EXERCISE AIM: Within the material below, locate the line with "- Reductions and logical operators :: 26" and the line with "- 4-bit case mux with 2 select lines :: 1", then return those two lines and all lines between them, exactly as written.

RECORD SET:

※ ※ ※

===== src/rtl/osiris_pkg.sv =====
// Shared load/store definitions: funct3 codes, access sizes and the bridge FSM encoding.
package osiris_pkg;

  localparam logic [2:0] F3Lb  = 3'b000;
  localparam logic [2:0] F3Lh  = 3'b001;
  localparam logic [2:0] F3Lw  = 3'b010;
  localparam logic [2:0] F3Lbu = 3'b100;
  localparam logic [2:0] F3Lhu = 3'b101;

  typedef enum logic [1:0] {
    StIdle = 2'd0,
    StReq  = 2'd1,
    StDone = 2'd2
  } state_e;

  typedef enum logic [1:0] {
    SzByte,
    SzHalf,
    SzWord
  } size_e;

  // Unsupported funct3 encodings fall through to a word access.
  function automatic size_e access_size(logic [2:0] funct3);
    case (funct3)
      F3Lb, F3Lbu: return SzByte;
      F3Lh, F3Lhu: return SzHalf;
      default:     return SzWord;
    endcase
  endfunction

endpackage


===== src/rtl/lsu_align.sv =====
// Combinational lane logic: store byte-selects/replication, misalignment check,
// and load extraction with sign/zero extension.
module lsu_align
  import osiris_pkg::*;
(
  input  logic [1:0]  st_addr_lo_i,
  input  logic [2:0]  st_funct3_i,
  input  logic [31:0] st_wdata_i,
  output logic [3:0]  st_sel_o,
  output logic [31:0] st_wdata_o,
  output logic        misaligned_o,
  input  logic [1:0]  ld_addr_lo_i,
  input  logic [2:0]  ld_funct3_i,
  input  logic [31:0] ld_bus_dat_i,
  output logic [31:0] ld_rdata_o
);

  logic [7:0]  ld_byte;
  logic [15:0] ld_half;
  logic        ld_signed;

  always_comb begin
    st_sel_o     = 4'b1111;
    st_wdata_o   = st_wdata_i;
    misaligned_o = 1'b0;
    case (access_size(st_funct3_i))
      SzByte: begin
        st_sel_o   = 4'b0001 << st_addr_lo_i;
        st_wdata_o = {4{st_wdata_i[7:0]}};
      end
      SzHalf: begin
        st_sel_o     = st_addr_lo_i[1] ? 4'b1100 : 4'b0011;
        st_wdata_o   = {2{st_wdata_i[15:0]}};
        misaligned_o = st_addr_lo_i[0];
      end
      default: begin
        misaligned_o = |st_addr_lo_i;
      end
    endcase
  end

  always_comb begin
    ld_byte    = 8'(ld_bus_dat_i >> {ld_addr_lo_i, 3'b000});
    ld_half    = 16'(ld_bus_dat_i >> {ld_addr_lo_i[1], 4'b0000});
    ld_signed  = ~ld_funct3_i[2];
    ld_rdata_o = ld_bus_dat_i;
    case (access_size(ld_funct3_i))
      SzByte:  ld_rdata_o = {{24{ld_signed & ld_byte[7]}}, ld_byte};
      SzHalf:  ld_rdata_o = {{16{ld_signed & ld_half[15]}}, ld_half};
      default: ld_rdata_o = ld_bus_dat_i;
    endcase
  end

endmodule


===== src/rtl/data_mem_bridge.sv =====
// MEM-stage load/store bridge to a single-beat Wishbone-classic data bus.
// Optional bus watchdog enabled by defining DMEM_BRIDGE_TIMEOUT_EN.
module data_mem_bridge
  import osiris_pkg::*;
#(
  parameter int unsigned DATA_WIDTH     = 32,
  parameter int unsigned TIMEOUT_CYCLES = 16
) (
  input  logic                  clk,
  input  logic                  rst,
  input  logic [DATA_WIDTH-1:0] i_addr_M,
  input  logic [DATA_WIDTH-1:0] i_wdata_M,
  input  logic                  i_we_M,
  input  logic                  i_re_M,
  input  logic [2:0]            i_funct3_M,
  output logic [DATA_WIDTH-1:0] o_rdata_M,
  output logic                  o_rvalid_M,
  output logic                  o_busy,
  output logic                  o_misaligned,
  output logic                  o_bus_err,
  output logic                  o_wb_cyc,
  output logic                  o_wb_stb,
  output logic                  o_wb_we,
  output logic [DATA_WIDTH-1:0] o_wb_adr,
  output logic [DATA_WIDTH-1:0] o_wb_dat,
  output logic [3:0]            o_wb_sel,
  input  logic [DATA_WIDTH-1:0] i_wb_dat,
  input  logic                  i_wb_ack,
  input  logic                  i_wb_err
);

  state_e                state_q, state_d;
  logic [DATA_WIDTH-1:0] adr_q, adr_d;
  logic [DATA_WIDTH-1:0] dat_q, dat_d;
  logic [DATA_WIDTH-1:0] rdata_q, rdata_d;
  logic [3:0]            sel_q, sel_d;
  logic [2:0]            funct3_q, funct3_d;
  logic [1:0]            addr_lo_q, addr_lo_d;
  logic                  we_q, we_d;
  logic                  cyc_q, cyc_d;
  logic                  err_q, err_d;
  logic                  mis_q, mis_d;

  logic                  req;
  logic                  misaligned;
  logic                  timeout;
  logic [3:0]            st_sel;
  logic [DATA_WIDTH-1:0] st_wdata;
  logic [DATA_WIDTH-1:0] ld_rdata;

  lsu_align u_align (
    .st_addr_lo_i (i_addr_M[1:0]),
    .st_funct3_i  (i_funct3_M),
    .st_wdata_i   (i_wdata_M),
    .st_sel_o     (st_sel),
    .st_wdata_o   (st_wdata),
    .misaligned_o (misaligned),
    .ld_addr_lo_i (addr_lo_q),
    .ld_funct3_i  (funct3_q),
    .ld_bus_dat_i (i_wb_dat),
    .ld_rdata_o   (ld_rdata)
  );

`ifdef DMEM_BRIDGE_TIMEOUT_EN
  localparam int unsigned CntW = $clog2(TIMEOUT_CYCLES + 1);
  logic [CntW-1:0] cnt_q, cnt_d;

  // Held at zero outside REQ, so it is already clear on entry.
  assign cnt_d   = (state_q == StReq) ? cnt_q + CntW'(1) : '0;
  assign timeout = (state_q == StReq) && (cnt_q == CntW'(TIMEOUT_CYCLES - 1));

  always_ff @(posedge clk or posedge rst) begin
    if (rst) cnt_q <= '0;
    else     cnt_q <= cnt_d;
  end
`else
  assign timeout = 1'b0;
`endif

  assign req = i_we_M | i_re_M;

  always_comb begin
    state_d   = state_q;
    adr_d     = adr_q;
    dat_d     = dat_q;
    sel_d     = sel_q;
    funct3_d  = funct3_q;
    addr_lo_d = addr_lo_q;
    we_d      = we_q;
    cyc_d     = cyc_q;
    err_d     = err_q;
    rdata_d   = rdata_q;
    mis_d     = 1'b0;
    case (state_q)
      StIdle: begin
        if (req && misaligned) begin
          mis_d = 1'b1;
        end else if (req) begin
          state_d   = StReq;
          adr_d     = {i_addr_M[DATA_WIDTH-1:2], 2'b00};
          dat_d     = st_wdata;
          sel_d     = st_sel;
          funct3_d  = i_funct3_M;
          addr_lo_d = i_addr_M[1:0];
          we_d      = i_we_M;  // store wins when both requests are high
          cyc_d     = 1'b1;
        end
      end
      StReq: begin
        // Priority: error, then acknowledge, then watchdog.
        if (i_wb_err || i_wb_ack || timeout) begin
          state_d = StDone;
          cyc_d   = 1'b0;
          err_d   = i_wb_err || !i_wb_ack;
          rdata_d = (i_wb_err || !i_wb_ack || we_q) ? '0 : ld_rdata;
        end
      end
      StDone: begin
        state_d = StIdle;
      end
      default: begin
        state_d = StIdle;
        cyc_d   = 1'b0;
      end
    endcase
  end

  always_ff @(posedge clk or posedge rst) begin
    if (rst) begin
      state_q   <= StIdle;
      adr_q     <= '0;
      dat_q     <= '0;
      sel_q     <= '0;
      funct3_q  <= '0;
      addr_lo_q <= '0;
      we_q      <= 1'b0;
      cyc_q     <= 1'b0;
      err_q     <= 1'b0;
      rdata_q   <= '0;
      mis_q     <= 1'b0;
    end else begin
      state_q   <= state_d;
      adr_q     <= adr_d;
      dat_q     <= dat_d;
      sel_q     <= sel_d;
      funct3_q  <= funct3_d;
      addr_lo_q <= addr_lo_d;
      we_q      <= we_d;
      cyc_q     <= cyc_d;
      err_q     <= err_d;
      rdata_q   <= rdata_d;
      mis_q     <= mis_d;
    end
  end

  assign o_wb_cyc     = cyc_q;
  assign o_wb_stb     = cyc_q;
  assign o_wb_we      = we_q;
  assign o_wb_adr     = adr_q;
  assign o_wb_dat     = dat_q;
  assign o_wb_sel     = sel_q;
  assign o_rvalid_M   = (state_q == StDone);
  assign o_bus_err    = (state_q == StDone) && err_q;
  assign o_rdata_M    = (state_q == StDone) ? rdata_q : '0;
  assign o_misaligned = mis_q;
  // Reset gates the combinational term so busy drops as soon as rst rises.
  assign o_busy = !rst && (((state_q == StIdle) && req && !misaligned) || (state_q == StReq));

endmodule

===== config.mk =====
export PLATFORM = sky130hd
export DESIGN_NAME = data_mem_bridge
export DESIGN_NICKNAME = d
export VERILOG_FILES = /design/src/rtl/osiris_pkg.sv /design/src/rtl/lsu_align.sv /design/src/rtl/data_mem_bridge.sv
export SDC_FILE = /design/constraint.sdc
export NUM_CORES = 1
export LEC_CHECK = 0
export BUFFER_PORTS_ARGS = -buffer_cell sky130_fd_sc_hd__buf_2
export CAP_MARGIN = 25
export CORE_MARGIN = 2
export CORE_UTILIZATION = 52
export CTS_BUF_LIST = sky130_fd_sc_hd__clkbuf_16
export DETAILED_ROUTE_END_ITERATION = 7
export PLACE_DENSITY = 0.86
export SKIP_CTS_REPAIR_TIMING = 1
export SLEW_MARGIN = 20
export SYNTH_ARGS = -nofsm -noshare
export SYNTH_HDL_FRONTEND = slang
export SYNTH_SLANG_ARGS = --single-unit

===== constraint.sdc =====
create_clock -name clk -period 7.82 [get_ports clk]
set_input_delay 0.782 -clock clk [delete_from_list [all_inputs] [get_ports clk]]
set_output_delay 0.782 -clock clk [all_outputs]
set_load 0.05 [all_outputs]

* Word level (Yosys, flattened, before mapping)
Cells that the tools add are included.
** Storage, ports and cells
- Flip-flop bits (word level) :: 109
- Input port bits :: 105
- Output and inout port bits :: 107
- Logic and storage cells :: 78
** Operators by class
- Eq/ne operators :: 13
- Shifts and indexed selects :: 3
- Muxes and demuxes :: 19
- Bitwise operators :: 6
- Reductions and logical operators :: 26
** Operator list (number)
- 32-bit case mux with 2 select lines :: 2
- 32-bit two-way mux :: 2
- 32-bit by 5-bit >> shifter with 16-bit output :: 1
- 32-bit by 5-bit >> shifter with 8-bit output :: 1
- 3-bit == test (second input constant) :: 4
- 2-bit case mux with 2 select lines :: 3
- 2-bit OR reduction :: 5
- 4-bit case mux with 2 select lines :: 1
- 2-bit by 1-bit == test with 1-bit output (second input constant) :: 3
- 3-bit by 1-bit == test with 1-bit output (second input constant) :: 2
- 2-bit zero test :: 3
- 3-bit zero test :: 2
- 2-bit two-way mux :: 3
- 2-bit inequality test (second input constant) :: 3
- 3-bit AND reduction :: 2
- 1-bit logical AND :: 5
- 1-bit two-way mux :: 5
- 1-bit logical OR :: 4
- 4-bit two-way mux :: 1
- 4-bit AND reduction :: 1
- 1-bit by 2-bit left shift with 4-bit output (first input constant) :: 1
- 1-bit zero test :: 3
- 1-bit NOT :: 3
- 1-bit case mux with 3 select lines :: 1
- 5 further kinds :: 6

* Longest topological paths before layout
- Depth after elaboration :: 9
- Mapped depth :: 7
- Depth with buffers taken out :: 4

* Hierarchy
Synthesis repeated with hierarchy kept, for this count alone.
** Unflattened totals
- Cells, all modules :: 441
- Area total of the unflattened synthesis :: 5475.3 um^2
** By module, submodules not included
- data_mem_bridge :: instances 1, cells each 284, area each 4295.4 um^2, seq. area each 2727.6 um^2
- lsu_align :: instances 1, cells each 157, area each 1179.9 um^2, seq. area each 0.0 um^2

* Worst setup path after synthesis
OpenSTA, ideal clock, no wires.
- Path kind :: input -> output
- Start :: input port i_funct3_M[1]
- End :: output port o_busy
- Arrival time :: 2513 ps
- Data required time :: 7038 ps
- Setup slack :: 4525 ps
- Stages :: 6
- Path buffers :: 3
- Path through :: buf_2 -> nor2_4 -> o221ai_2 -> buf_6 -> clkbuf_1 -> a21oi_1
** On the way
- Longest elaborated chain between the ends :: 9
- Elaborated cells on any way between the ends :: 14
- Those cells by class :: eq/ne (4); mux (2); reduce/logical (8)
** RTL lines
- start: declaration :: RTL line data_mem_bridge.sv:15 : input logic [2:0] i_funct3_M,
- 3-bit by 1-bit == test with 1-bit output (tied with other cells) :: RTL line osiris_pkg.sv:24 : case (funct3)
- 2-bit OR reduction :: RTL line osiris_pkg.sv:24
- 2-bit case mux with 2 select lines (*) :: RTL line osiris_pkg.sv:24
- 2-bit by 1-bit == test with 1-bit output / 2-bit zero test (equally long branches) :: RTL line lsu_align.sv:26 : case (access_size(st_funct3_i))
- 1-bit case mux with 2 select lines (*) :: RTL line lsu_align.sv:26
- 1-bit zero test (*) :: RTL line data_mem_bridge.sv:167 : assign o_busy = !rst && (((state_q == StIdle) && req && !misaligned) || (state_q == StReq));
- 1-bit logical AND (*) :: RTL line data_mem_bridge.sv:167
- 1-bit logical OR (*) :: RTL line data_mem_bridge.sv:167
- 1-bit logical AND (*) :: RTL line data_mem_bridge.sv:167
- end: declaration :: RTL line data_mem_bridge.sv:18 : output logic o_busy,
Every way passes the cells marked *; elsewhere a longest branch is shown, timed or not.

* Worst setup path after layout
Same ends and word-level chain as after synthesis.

※ ※ ※

ANSWER TO THIS PROBLEM:
- Reductions and logical operators :: 26
** Operator list (number)
- 32-bit case mux with 2 select lines :: 2
- 32-bit two-way mux :: 2
- 32-bit by 5-bit >> shifter with 16-bit output :: 1
- 32-bit by 5-bit >> shifter with 8-bit output :: 1
- 3-bit == test (second input constant) :: 4
- 2-bit case mux with 2 select lines :: 3
- 2-bit OR reduction :: 5
- 4-bit case mux with 2 select lines :: 1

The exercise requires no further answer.